A study by the Leibniz Institute on Aging – Fritz Lipmann Institute (FLI) in Jena shows that the chemical composition of proteins in the brain undergoes fundamental changes with aging. In particular, ubiquitylation—a process that marks proteins and thus controls their activity and degradation—undergoes drastic changes in the aging brain. Interestingly, a change in nutrition, such as short-term dietary restriction, can partially revert some of these molecular patterns. These findings open up new opportunities to better understand the aging process of the brain and related diseases.

Jena. As we age, the composition and function of proteins in the brain change, affecting how well our brain performs later in life—influencing memory, responsiveness, and the risk of neurodegenerative diseases. An international research team led by Dr. Alessandro Ori from the Leibniz Institute on Aging – Fritz Lipmann Institute (FLI) in Jena has now discovered that a specific chemical modification, known as ubiquitylation, plays a crucial role in these processes. This modification determines which proteins remain active and which are targeted for degradation. The findings have been published in Nature Communications.

How aging alters brain proteins

Proteins perform vital tasks in the brain—they control metabolism, signal transmission, and energy balance in cells. To function properly, they must be constantly broken down, renewed, or chemically modified. One of these modifications, the so-called ubiquitylation, serves as a kind of molecular tag: it marks proteins for degradation and regulates their activity.

“Our analyses have shown that aging leads to fundamental changes in how the proteins in the brain are chemically labelled,” explains Dr. Alessandro Ori, former research group leader at the FLI. “The ubiquitylation process acts like a molecular switch—it determines whether a protein remains active, changes its function, or is degraded. In the aging brains of mice, we observed that this finely tuned system becomes increasingly unbalanced: many labels accumulates and some are even lost, regardless of how much of a particular protein is present.”

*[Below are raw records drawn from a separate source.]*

--- config.mk ---
export PLATFORM = sky130hd
export DESIGN_NAME = slot_audio_port
export DESIGN_NICKNAME = d
export VERILOG_FILES = /design/src/rtl/sap_pkg.sv /design/src/rtl/sap_ctrl.sv /design/src/rtl/sap_datapath.sv /design/src/rtl/slot_audio_port.sv
export SDC_FILE = /design/constraint.sdc
export NUM_CORES = 1
export LEC_CHECK = 0
export ABC_AREA = 0
export BUFFER_PORTS_ARGS = -buffer_cell sky130_fd_sc_hd__buf_2
export CORE_ASPECT_RATIO = 0.8
export CORE_UTILIZATION = 35
export DETAILED_ROUTE_END_ITERATION = 8
export GPL_TIMING_DRIVEN = 0
export PLACE_DENSITY = 0.63
export SYNTH_ARGS = -nofsm -noshare
export SYNTH_HDL_FRONTEND = slang
export SYNTH_SLANG_ARGS = --single-unit
export TNS_END_PERCENT = 50
--- constraint.sdc ---
create_clock -name clk -period 2.4 [get_ports clk]
set_clock_uncertainty 0.05 [all_clocks]
set_input_delay 0.12 -clock clk [delete_from_list [all_inputs] [get_ports clk]]
set_output_delay 0.12 -clock clk [all_outputs]
set_load 0.01 [all_outputs]
--- src/rtl/sap_pkg.sv ---
package sap_pkg;
  // Per-cycle strobes from the control to the datapath
  typedef struct packed {
    logic launch;    // bit period begins (tx/sync edge)
    logic syncNext;  // new bit period is the sync period
    logic txActive;  // new bit period lies in the transmit slot
    logic txLoad;    // new bit period is slot position 0
    logic rxActive;  // sample rxd now
    logic rxLast;    // this sample completes the word
  } sapStrobe_t;
endpackage

--- src/rtl/sap_ctrl.sv ---
module sap_ctrl
  import sap_pkg::*;
#(
  parameter int DIV_W  = 8,
  parameter int WORD_W = 8,
  parameter int SLOT_W = 4
) (
  input  logic              clk,
  input  logic              rstN,
  input  logic [DIV_W-1:0]  clkDiv,
  input  logic [3:0]        lenCode,
  input  logic              txEn,
  input  logic              rxEn,
  input  logic [SLOT_W-1:0] txSlot,
  input  logic [SLOT_W-1:0] rxSlot,
  input  logic              edgeSel,
  output logic              sckQ,
  output sapStrobe_t        strb
);
  localparam int BIT_W = $clog2(WORD_W);
  localparam int IDX_W = BIT_W + 2;

  logic [DIV_W-1:0] divCnt;
  logic [IDX_W-1:0] idx, nextIdx, lastIdx;
  logic             idle, toggle, launch, capture;
  logic             txHit, rxHit;

  assign toggle  = (divCnt == clkDiv);
  // launch edge: rising when edgeSel=0, falling when edgeSel=1
  assign launch  = toggle && (sckQ == edgeSel);
  assign capture = toggle && (sckQ != edgeSel) && !idle;
  assign lastIdx = {lenCode[3:2], {BIT_W{1'b1}}};

  always_comb begin
    if (idle)                nextIdx = lastIdx;
    else if (idx == lastIdx) nextIdx = '0;
    else                     nextIdx = idx + 1'b1;
  end

  assign txHit = txEn && (txSlot == {{(SLOT_W-2){1'b0}}, nextIdx[IDX_W-1:BIT_W]});
  assign rxHit = rxEn && (rxSlot == {{(SLOT_W-2){1'b0}}, idx[IDX_W-1:BIT_W]});

  always_comb begin
    strb.launch   = launch;
    strb.syncNext = (nextIdx == lastIdx);
    strb.txActive = launch && txHit;
    strb.txLoad   = launch && txHit && (nextIdx[BIT_W-1:0] == '0);
    strb.rxActive = capture && rxHit;
    strb.rxLast   = capture && rxHit && (&idx[BIT_W-1:0]);
  end

  always_ff @(posedge clk) begin
    if (!rstN) begin
      divCnt <= '0;
      sckQ   <= 1'b0;
      idle   <= 1'b1;
      idx    <= '0;
    end else begin
      divCnt <= toggle ? '0 : divCnt + 1'b1;
      if (toggle) sckQ <= ~sckQ;
      if (launch) begin
        idx  <= nextIdx;
        idle <= 1'b0;
      end
    end
  end
endmodule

The “recycling system” of the cell loses its power

As we age, the cell’s internal “recycling system” also begins to falter. The proteasome—a molecular machine responsible for breaking down damaged or unneeded proteins—gradually loses efficiency. As a result, proteins tagged for disposal with ubiquitin start to build up in the brain, a clear sign that its cellular cleanup machinery is no longer working properly. The researchers found that roughly one-third of the age-related changes in protein ubiquitylation in the brain can be directly linked to this decline in proteasome activity.

“Our data shows that the reduced ability of cells to completely eliminate damaged proteins is a central mechanism of the aging brain,” summarize Dr. Antonio Marino and Dr. Domenico Di Fraia, both first authors of the study. “The sensitive balance between protein synthesis and degradation shifts—a typical feature of cellular aging. In the long term, this can also impair the function of nerve cells in the brain.”

Diet as a modulator—a hopeful sign

In a further step, the researchers investigated whether the ubiquitylation patterns found could be influenced by changes in diet. To this end, older mice were fed a moderate diet (calorie restriction) for four weeks before being returned to a normal diet. The surprising result was that the short-term change in diet significantly altered the ubiquitylation pattern in the mice—in some proteins, it even reverted to the previous, youthful state.

“Our results show that even in old age, diet can still have an important influence on molecular processes in the brain,” emphasizes Dr. Ori. “However, diet does not affect all aging processes in the brain equally: some are slowed down, while others hardly change or even increase.”

The study thus provides new insights into the molecular mechanisms of brain aging. It suggests that ubiquitylation is a sensitive biomarker of the aging processes—and potentially a starting point for slowing down age-related damage to nerve cells. In the long term, the study of these processes could help to better understand the connection between nutrition, protein balance, and neurodegenerative diseases such as Alzheimer's disease.

Publication
Aging and diet alter the protein ubiquitylation landscape in the mouse brain. Marino A, Di Fraia D, Panfilova D, Sahu AK, Minetti A, Omrani O, Cirri E, Ori A. Nat Commun. 2025 Jun 6;16(1):5266. doi: 10.1038/s41467-025-60542-6.